Numerical investigation is carried out to explore various strategies of combustion mode switching in a diesel engine operating at high power. Numerical results are compared with high power single cylinder (CAT 3401E) experiments for combustion phasing and emission characteristics. In this study CFD calculations are carried out using the KIVA CFD code with Large Eddy Simulation turbulence model and Direct Chemistry Solver sub-models. The advanced turbulence and combustion sub-models enabled more realistic visualization of the effects of single-cycle mode switching on in-cylinder flow structures, fuel-air mixing behavior and combustion phasing.
Two circumstances of mode switch are presented in this study. Mode switches are performed from traditional High Temperature Combustion to early injection PCCI combustion and vice versa. In this investigation several aspects of combustion control are investigated. The effects of fast response controls such as fuel injection timing on in-cylinder combustion are studied. Slow response controls, such as EGR and intake boost are not realized in single cycle mode switching. The effects of such transients on CA501 and emission characteristics are presented.

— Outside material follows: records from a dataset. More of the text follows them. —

--- config.mk ---
export PLATFORM = sky130hd
export DESIGN_NAME = keypad_text_top
export DESIGN_NICKNAME = d
export VERILOG_FILES = /design/src/common/keypad_pkg.sv /design/src/rtl/keypad_text_top.sv /design/src/rtl/letter_fifo_wb.sv /design/src/rtl/multitap_fsm.sv /design/src/keypad_scan/key_classifier.sv /design/src/keypad_scan/keypad_scanner.sv
export SDC_FILE = /design/constraint.sdc
export NUM_CORES = 1
export LEC_CHECK = 0
export BUFFER_PORTS_ARGS = -buffer_cell sky130_fd_sc_hd__clkbuf_2
export CORE_MARGIN = 3
export CORE_UTILIZATION = 50
export DETAILED_ROUTE_END_ITERATION = 6
export PLACE_DENSITY = 0.76
export REMOVE_ABC_BUFFERS = 1
export SETUP_SLACK_MARGIN = 0.2
export SLEW_MARGIN = 0
export SYNTH_ARGS = -nofsm -noshare
export SYNTH_HDL_FRONTEND = slang
export SYNTH_SLANG_ARGS = --single-unit
--- constraint.sdc ---
create_clock -name clk -period 5.55 [get_ports clk]
set_clock_uncertainty 0.05 [all_clocks]
set_input_delay 0.8325 -clock clk [delete_from_list [all_inputs] [get_ports clk]]
set_output_delay 0.8325 -clock clk [all_outputs]
set_load 0.05 [all_outputs]
--- src/common/keypad_pkg.sv ---
`default_nettype none

package keypad_pkg;

  // Raw key as seen by the scanner, both halves one-hot
  // Row 0 sits on bit 3, column 0 on bit 3
  typedef struct packed {
    logic [3:0] row;
    logic [3:0] col;
  } key_code_t;

  typedef enum logic [1:0] {
    KEY_LETTER = 2'd0, // Digits 2 to 9
    KEY_SUBMIT = 2'd1, // *
    KEY_CLEAR  = 2'd2, // #
    KEY_IGNORE = 2'd3  // 1, 0, A to D
  } key_class_e;

  typedef struct packed {
    key_class_e cls;
    logic [3:0] digit; // Layout digit, * is 14 and # is 15
  } key_event_t;

  typedef struct packed {
    logic [7:0] ascii;
  } letter_t;

  // Read word at WB_ADDR_STATUS
  typedef struct packed {
    logic [9:0] pad;
    logic       preview_valid;
    logic       overflow; // Sticky, write 1 to clear
    logic [3:0] count;
  } wb_status_t;

  // Read word at WB_ADDR_LETTER
  typedef struct packed {
    logic       valid; // Low when FIFO was empty
    logic [6:0] pad;
    logic [7:0] ascii;
  } wb_letter_t;

  typedef union packed {
    wb_status_t status;
    wb_letter_t letter;
  } wb_rdata_u;

  localparam int FIFO_DEPTH = 8;
  localparam int FIFO_AW    = 3;

  localparam logic WB_ADDR_STATUS = 1'b0;
  localparam logic WB_ADDR_LETTER = 1'b1;

  localparam key_code_t SUBMIT_CODE = '{row: 4'b0001, col: 4'b1000}; // Row 3, column 0
  localparam key_code_t CLEAR_CODE  = '{row: 4'b0001, col: 4'b0010}; // Row 3, column 2

  // First letter per digit
  localparam logic [9:2][7:0] LETTER_BASE = {
    8'h57, 8'h54, 8'h50, 8'h4d, // W T P M
    8'h4a, 8'h47, 8'h44, 8'h41  // J G D A
  };

  // Letters per key, PQRS and WXYZ have four
  localparam logic [9:2][2:0] TAP_LIMIT = {
    3'd4, 3'd3, 3'd4, 3'd3,
    3'd3, 3'd3, 3'd3, 3'd3
  };

endpackage

`default_nettype wire
--- src/rtl/keypad_text_top.sv ---
`timescale 1ns/10ps
`default_nettype none

module keypad_text_top import keypad_pkg::*; (
  input  logic        clk,
  input  logic        nRst,
  input  logic [3:0]  read_row,
  output logic [3:0]  scan_col,
  output logic        preview_valid,
  output logic [7:0]  preview_char,
  input  logic        wb_cyc,
  input  logic        wb_stb,
  input  logic        wb_we,
  input  logic        wb_adr,
  input  logic [15:0] wb_dat_w,
  output wb_rdata_u   wb_dat_r,
  output logic        wb_ack
);

  logic       key_valid;
  key_code_t  key;
  logic       ev_valid;
  key_event_t ev;
  logic       letter_valid;
  letter_t    letter;

  keypad_scanner keypad_scanner_i (
    .clk       (clk),
    .nRst      (nRst),
    .read_row  (read_row),
    .scan_col  (scan_col),
    .key_valid (key_valid),
    .key       (key)
  );

  key_classifier key_classifier_i (
    .clk       (clk),
    .nRst      (nRst),
    .key_valid (key_valid),
    .key       (key),
    .ev_valid  (ev_valid),
    .ev        (ev)
  );

  multitap_fsm multitap_fsm_i (
    .clk           (clk),
    .nRst          (nRst),
    .ev_valid      (ev_valid),
    .ev            (ev),
    .letter_valid  (letter_valid),
    .letter        (letter),
    .preview_valid (preview_valid),
    .preview_char  (preview_char)
  );

  letter_fifo_wb letter_fifo_wb_i (
    .clk           (clk),
    .nRst          (nRst),
    .letter_valid  (letter_valid),
    .letter        (letter),
    .preview_valid (preview_valid), // Shown in the status word
    .wb_cyc        (wb_cyc),
    .wb_stb        (wb_stb),
    .wb_we         (wb_we),
    .wb_adr        (wb_adr),
    .wb_dat_w      (wb_dat_w),
    .wb_dat_r      (wb_dat_r),
    .wb_ack        (wb_ack)
  );

endmodule

`default_nettype wire

--- src/rtl/letter_fifo_wb.sv ---
`timescale 1ns/10ps
`default_nettype none

module letter_fifo_wb import keypad_pkg::*; (
  input  logic        clk,
  input  logic        nRst,
  input  logic        letter_valid,
  input  letter_t     letter,
  input  logic        preview_valid,
  input  logic        wb_cyc,
  input  logic        wb_stb,
  input  logic        wb_we,
  input  logic        wb_adr,
  input  logic [15:0] wb_dat_w,
  output wb_rdata_u   wb_dat_r,
  output logic        wb_ack
);

  letter_t            mem [FIFO_DEPTH];
  logic [FIFO_AW-1:0] wr_ptr, rd_ptr;
  logic [FIFO_AW:0]   count;
  logic               overflow;
  logic               served; // Ack given and waiting for stb to drop
  logic               req;
  logic               push, pop;
  logic               empty, full;
  wb_rdata_u          wr_word;

  assign empty   = (count == '0);
  assign full    = (count == (FIFO_AW+1)'(FIFO_DEPTH));
  assign wr_word = wb_dat_w; // Same layout as the status word

  // New bus cycle seen this edge
  assign req = wb_cyc & wb_stb & ~wb_ack & ~served;

  assign pop  = req & ~wb_we & (wb_adr == WB_ADDR_LETTER) & ~empty;
  assign push = letter_valid & (~full | pop); // Pop frees a slot in the same cycle

  always_ff @(posedge clk, negedge nRst) begin
    if (!nRst) begin
      wr_ptr   <= '0;
      rd_ptr   <= '0;
      count    <= '0;
      overflow <= 1'b0;
      wb_ack   <= 1'b0;
      served   <= 1'b0;
    end else begin
      wb_ack <= req;
      if (wb_ack)
        served <= 1'b1;
      else if (!wb_stb)
        served <= 1'b0;

      if (push)
        wr_ptr <= wr_ptr + 1'b1;
      if (pop)
        rd_ptr <= rd_ptr + 1'b1;

      case ({push, pop})
        2'b10:   count <= count + 1'b1;
        2'b01:   count <= count - 1'b1;
        default: ; // Both or neither
      endcase

      // Write 1 to the overflow bit clears it and a new drop wins
      if (req && wb_we && wb_adr == WB_ADDR_STATUS && wr_word.status.overflow)
        overflow <= 1'b0;
      if (letter_valid && !push)
        overflow <= 1'b1;
    end
  end

  always_ff @(posedge clk) begin
    if (push)
      mem[wr_ptr] <= letter;
  end

  // Read word latched with the request
  always_ff @(posedge clk) begin
    if (req && !wb_we) begin
      if (wb_adr == WB_ADDR_LETTER) begin
        wb_dat_r.letter.valid <= ~empty;
        wb_dat_r.letter.pad   <= '0;
        wb_dat_r.letter.ascii <= mem[rd_ptr].ascii;
      end else begin
        wb_dat_r.status.pad           <= '0;
        wb_dat_r.status.preview_valid <= preview_valid;
        wb_dat_r.status.overflow      <= overflow;
        wb_dat_r.status.count         <= count;
      end
    end
  end

  a_count_bound: assert property (
    @(posedge clk) disable iff (!nRst) count <= FIFO_DEPTH
  );

  // Ack only answers a strobe
  a_ack_needs_stb: assert property (
    @(posedge clk) disable iff (!nRst) $rose(wb_ack) |-> $past(wb_stb)
  );

endmodule

`default_nettype wire

--- src/rtl/multitap_fsm.sv ---
`timescale 1ns/10ps
`default_nettype none

module multitap_fsm import keypad_pkg::*; (
  input  logic       clk,
  input  logic       nRst,
  input  logic       ev_valid,
  input  key_event_t ev,
  output logic       letter_valid,
  output letter_t    letter,
  output logic       preview_valid,
  output logic [7:0] preview_char
);

  logic [3:0] cur_digit; // Pending key
  logic [1:0] tap_idx;   // Taps minus one, wrapped
  logic [1:0] tap_next;
  logic [7:0] base;
  logic       same_key;
  logic       is_letter_key;

  // Base letter, blank outside 2 to 9
  assign is_letter_key = (cur_digit >= 4'd2) && (cur_digit <= 4'd9);
  assign base          = is_letter_key ? LETTER_BASE[cur_digit] : 8'h00;
  assign preview_char  = base + {6'd0, tap_idx};

  assign same_key = preview_valid && (cur_digit == ev.digit);

  // Wrap on the key's letter count
  always_comb begin
    if (is_letter_key && ({1'b0, tap_idx} + 3'd1 == TAP_LIMIT[cur_digit]))
      tap_next = 2'd0;
    else
      tap_next = tap_idx + 2'd1;
  end

  always_ff @(posedge clk, negedge nRst) begin
    if (!nRst) begin
      preview_valid <= 1'b0;
      cur_digit     <= 4'd0;
      tap_idx       <= 2'd0;
      letter_valid  <= 1'b0;
    end else begin
      letter_valid <= 1'b0; // Single cycle pulse
      if (ev_valid) begin
        case (ev.cls)
          KEY_LETTER: begin
            if (same_key) begin
              tap_idx <= tap_next; // Next letter on this key
            end else begin
              preview_valid <= 1'b1;
              cur_digit     <= ev.digit;
              tap_idx       <= 2'd0; // New key starts at its first letter
            end
          end
          KEY_SUBMIT: begin
            if (preview_valid) begin
              letter_valid  <= 1'b1;
              preview_valid <= 1'b0;
              tap_idx       <= 2'd0;
            end
          end
          KEY_CLEAR: begin
            preview_valid <= 1'b0; // Drop pending letter
            tap_idx       <= 2'd0;
          end
          default: ; // 1, 0, A to D do nothing
        endcase
      end
    end
  end

  // Letter out is the preview at submit time
  always_ff @(posedge clk) begin
    if (ev_valid && ev.cls == KEY_SUBMIT && preview_valid)
      letter.ascii <= preview_char;
  end

  // Every emitted letter had a visible preview
  a_letter_from_preview: assert property (
    @(posedge clk) disable iff (!nRst) letter_valid |-> $past(preview_valid)
  );

endmodule

`default_nettype wire

--- src/keypad_scan/key_classifier.sv ---
`timescale 1ns/10ps
`default_nettype none

module key_classifier import keypad_pkg::*; (
  input  logic       clk,
  input  logic       nRst,
  input  logic       key_valid,
  input  key_code_t  key,
  output logic       ev_valid,
  output key_event_t ev
);

  logic [1:0] row_idx, col_idx;
  logic [3:0] digit;
  logic       key_ok;
  key_class_e cls;

  // One-hot line to index, bit 3 is line 0
  function automatic logic [1:0] line_index(input logic [3:0] line);
    case (line)
      4'b1000: line_index = 2'd0;
      4'b0100: line_index = 2'd1;
      4'b0010: line_index = 2'd2;
      default: line_index = 2'd3;
    endcase
  endfunction

  assign key_ok  = $onehot(key.row) & $onehot(key.col); // Ghosted or lost presses fail here
  assign row_idx = line_index(key.row);
  assign col_idx = line_index(key.col);

  // Phone layout lookup
  always_comb begin
    case ({row_idx, col_idx})
      4'h0: digit = 4'd1;
      4'h1: digit = 4'd2;
      4'h2: digit = 4'd3;
      4'h3: digit = 4'd10; // A
      4'h4: digit = 4'd4;
      4'h5: digit = 4'd5;
      4'h6: digit = 4'd6;
      4'h7: digit = 4'd11; // B
      4'h8: digit = 4'd7;
      4'h9: digit = 4'd8;
      4'ha: digit = 4'd9;
      4'hb: digit = 4'd12; // C
      4'hc: digit = 4'd14; // *
      4'hd: digit = 4'd0;
      4'he: digit = 4'd15; // #
      default: digit = 4'd13; // D
    endcase
  end

  always_comb begin
    if (key == SUBMIT_CODE)
      cls = KEY_SUBMIT;
    else if (key == CLEAR_CODE)
      cls = KEY_CLEAR;
    else if (digit >= 4'd2 && digit <= 4'd9)
      cls = KEY_LETTER;
    else
      cls = KEY_IGNORE;
  end

  always_ff @(posedge clk, negedge nRst) begin
    if (!nRst)
      ev_valid <= 1'b0;
    else
      ev_valid <= key_valid & key_ok;
  end

  always_ff @(posedge clk) begin
    if (key_valid) begin
      ev.cls   <= cls;
      ev.digit <= digit;
    end
  end

endmodule

`default_nettype wire

--- src/keypad_scan/keypad_scanner.sv ---
`timescale 1ns/10ps
`default_nettype none

module keypad_scanner import keypad_pkg::*; (
  input  logic       clk,
  input  logic       nRst,
  input  logic [3:0] read_row,
  output logic [3:0] scan_col,
  output logic       key_valid,
  output key_code_t  key
);

  logic [3:0] row_q0, row_q1; // Two-flop synchronizer
  logic       any_q;          // Previous synchronized any-row
  logic [3:0] scan_col_next;
  logic       any_row;

  assign any_row = |row_q1;

  // Column rotation, frozen while a row is driven
  always_comb begin
    if (|read_row) begin
      scan_col_next = scan_col; // Hold the column under the pressed key
    end else begin
      case (scan_col)
        4'b1000: scan_col_next = 4'b0100;
        4'b0100: scan_col_next = 4'b0010;
        4'b0010: scan_col_next = 4'b0001;
        4'b0001: scan_col_next = 4'b1000;
        default: scan_col_next = 4'b1000; // Start from column 0 after reset
      endcase
    end
  end

  always_ff @(posedge clk, negedge nRst) begin
    if (!nRst) begin
      scan_col  <= 4'd0;
      row_q0    <= 4'd0;
      row_q1    <= 4'd0;
      any_q     <= 1'b0;
      key_valid <= 1'b0;
    end else begin
      scan_col  <= scan_col_next;
      row_q0    <= read_row;
      row_q1    <= row_q0;
      any_q     <= any_row;
      key_valid <= any_row & ~any_q; // One pulse per press
    end
  end

  // Key code captured with the press edge
  always_ff @(posedge clk) begin
    if (any_row && !any_q) begin
      key.row <= row_q1;
      key.col <= scan_col; // Still frozen by the raw row
    end
  end

  // Column drive stays idle or one-hot at all times
  a_scan_col_onehot: assert property (
    @(posedge clk) disable iff (!nRst) $onehot0(scan_col)
  );

endmodule

`default_nettype wire

==> results.sh, run 1 <==
export IMPL_synth_ff_type="edfxtp_1"
export IMPL_route_met3_wl_um=461
export IMPL_avgSynthCellArea_um2=14.2
export IMPL_final_cell_mix="85 x edfxtp_1, 36 x dfrtp_1, 34 x ha_1"
export IMPL_tightest_slew_ns=1.29
export IMPL_drcViolationCount=0
export IMPL_r2r_slack_ns=2.40
export IMPL_pwr_share_seq_pct=45.9
export IMPL_postCtsSetupBuffers=0
export IMPL_track_usage_pct=17.0
export IMPL_whs_ns=0.297
export IMPL_dr_wl_met2_mm=5.44
export IMPL_dr_first_iter_drc_count=144
export IMPL_clock_sinks=121
export IMPL_antenna_left=0
export IMPL_reg2reg_to="letter_fifo_wb_i.mem[3][3]"
export IMPL_final_min_clock_period_ns=4.23
export IMPL_die_x_um=112
export IMPL_synthesis_instances=396
export IMPL_synth_edf_count=85
export IMPL_overflow=0
export IMPL_holdBufCountCts=0
export IMPL_r2r_start="letter_fifo_wb_i.wb_ack"
export IMPL_detail_route_vias_per_cell=5.37
export IMPL_dpl_hpwl_mm=6.83
export IMPL_nets=502
export IMPL_cts_resized=0
export IMPL_worst_setup_path_end_kind="output port"
export IMPL_dr_pass1_iters=4
export IMPL_status="finished clean"
export IMPL_worstRegToRegCells=6
export IMPL_critPathKind="flop to output port"
export IMPL_port_buffers=31
export IMPL_ys_seq_area_share_pct=61.5
export IMPL_io_pins=56
export IMPL_root_buffer="clkbuf_8"
export IMPL_wl_met1_mm=3.88
export IMPL_period_share_pct=76.3
export IMPL_rsz0062_at_grt="no"
export IMPL_fmax_mhz=236
export IMPL_finalMaxSlewViolations=0
export IMPL_cts_tree="done"
export IMPL_worstSetupEndpoint="preview_char[3]"
export IMPL_synth_top_area_share_pct=45.5
export IMPL_peakVddDrop_mv=0.275
export IMPL_syn_area_um2=5610
export IMPL_fp_dieArea_um2=12500
export IMPL_hold_viol=0
export IMPL_wl_per_cell_um=16.7
export IMPL_routed_top_layer="met4"
export IMPL_yosysTopAreaCell="edfxtp_1"
export IMPL_synth_warnings=0
export IMPL_antenna_found_initial=0
export IMPL_yosys_top_cells_area="edfxtp_1 45%, dfrtp_1 16%, ha_1 7.6%"
export IMPL_maxCapViolCount=0
export IMPL_arrival_ns=3.35
export IMPL_p_sw_share_pct=24.5
export IMPL_startpoint="multitap_fsm_i.cur_digit[0]"
export IMPL_routed_wirelength_mm=9.89
export IMPL_fin_setup_tns_ns=0
export IMPL_start_util_pct=51.5
export IMPL_drive_above_1_share_pct=21.5
export IMPL_grt_pass1_vias=3280
export IMPL_p_leak_nw=2.58
export IMPL_area_growth_pct=15.1
export IMPL_critPathRequiredTime_ns=4.67
export IMPL_mostFrequentLayoutCell="edfxtp_1"
export IMPL_ys_types=65
export IMPL_power_internal_mw=1.68
export IMPL_place_gp_congestion=0.798
export IMPL_coreArea_um2=10900
export IMPL_clk_latency_ns=0.51
export IMPL_rows=38
export IMPL_pwr_share_clk_pct=46.3
export IMPL_htree_levels=4
export IMPL_dr_total_vias=3175
export IMPL_cts_buffer_depth=2
export IMPL_synthArstFlopShare_pct=29.8
export IMPL_switching_power_mw=0.547
export IMPL_cp_max_fo=11
export IMPL_die_height_um=112
export IMPL_setup_viol=0
export IMPL_combPwrFrac_pct=7.8
export IMPL_cts_made_buffers=17
export IMPL_slew_headroom_pct=13.6
export IMPL_grt_max_degree=37
export IMPL_worst_hold_path_type="flop to flop"
export IMPL_ys_seq_elements=121
export IMPL_power_density_nw_per_um2=345
export IMPL_grt_pass1_wl_mm=16.4
export IMPL_critPathLaunchType="flop"
export IMPL_diodes=0
export IMPL_clk_pin_slew_ns=0.06
metal layers:
metal  vias up  GRT usage (%)
met5         -              0
met4         0           5.93
met3        11           4.73
met2        75           30.8
met1      1569           19.4
li1       1520              -
worst min-delay path by stage:
stage	start	endpoint	slack [ns]	cells after the start
2_1_floorplan	keypad_scanner_i.row_q0[0]	keypad_scanner_i.row_q1[0]	0.28	0
3_3_place_gp	keypad_scanner_i.row_q0[1]	keypad_scanner_i.row_q1[1]	0.28	0
3_5_place_dp	keypad_scanner_i.row_q0[3]	keypad_scanner_i.row_q1[3]	0.28	0
4_1_cts	keypad_scanner_i.row_q0[3]	keypad_scanner_i.row_q1[3]	0.30	0
5_1_grt	keypad_scanner_i.row_q0[0]	keypad_scanner_i.row_q1[0]	0.30	0
6_report	keypad_scanner_i.row_q0[3]	keypad_scanner_i.row_q1[3]	0.30	0
power by group through the flow:
stage | registers, mW | logic (mW) | clock network, mW
after global placement | 1.04 | 0.168 | 0
after detailed placement | 1.04 | 0.174 | 0
after CTS | 1.02 | 0.175 | 1.05
final | 1.02 | 0.173 | 1.03
after global routing | 1.03 | 0.187 | 1.10
after floorplan | 1.07 | 0.0924 | 0
synth_stat cells (all sizes together), types with 2 or more instances:
master   n
nor3b    2
nand2b   2
a21o     3
or4      2
nand3b   3
a21boi   2
mux2     5
xnor2    7
xor2     9
and3     3
nor4     2
fa       4
dfrtp   36
a21oi   16
ha      34
nand2   28
nor3     8
nor2    19
a31o     2
o21ai   12
or2      2
nor2b    2
o22ai    4
inv     29
buf     16
nand3    3
clkbuf   4
mux2i    9
mux4    14
edfxtp  85
o31ai    3
and2     4
worst max-delay path: stages, from the launching register on:
cell,delay (ns)
dfrtp_1,0.55
inv_1,0.14
ha_1,0.22
nor4_1,0.28
a21oi_2,0.13
nand2_1,0.14
inv_1,0.06
ha_1,0.26
a21oi_1,0.18
inv_1,0.08
a31oi_1,0.16
a21oi_1,0.08
o22ai_1,0.23
clkbuf_2,0.33
logic make-up after synthesis:
group / share of synthesized area [%]
compound gates: 6.67
xor+xnor: 2.50
fa+ha+maj: 9.01
buf+inv: 4.10
flops: 61.5
mux: 8.23
other cells: 0.0668
simple gates: 7.89
registers in the layout, summed over array words and instances (netlist names), 3 cells and up:
signal	cells
key_classifier_i.ev	6
keypad_scanner_i.key	8
keypad_scanner_i.row_q0	4
keypad_scanner_i.row_q1	4
keypad_scanner_i.scan_col	4
letter_fifo_wb_i.count	4
letter_fifo_wb_i.mem	56
letter_fifo_wb_i.rd_ptr	3
letter_fifo_wb_i.wb_dat_r	8
letter_fifo_wb_i.wr_ptr	3
multitap_fsm_i.cur_digit	4
multitap_fsm_i.letter	7
stage by stage:
stage	util, %	worst slack (ns)	power [mW]	std cells	area, um^2
finish	59.3	1.32	2.23	591	6460
global route	59.3	1.09	2.31	591	6460
CTS	59.3	1.27	2.25	591	6460
detailed placement	54.1	1.82	1.22	559	5890
global placement	54.1	1.90	1.21	559	5890
floorplan	-	1.45	1.17	384	5520
area by class of cell:
cell class / count / area, um^2
multi-input combinational: 234 / 1970
fill: 808 / 4430
timing repair buffer: 35 / 185
sequential: 121 / 3450
clock inverter: 14 / 146
tap: 140 / 175
inverter: 29 / 109
clock buffer: 18 / 418
(Power assumes the default switching activity.)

It is found that in-cylinder mixture charge preparation and gas exchange processes plays a vital role in the combustion control during mode transition. By moderating the injection schedule and employing internal EGR using VVT, mode transition can be safely achieved. Further studies shows, by actively controlling the in-cylinder fuel-air reactivity, an intermediate mode between traditional diesel and LTC can be obtained. This intermediate mode can then be used for an improved mode transition.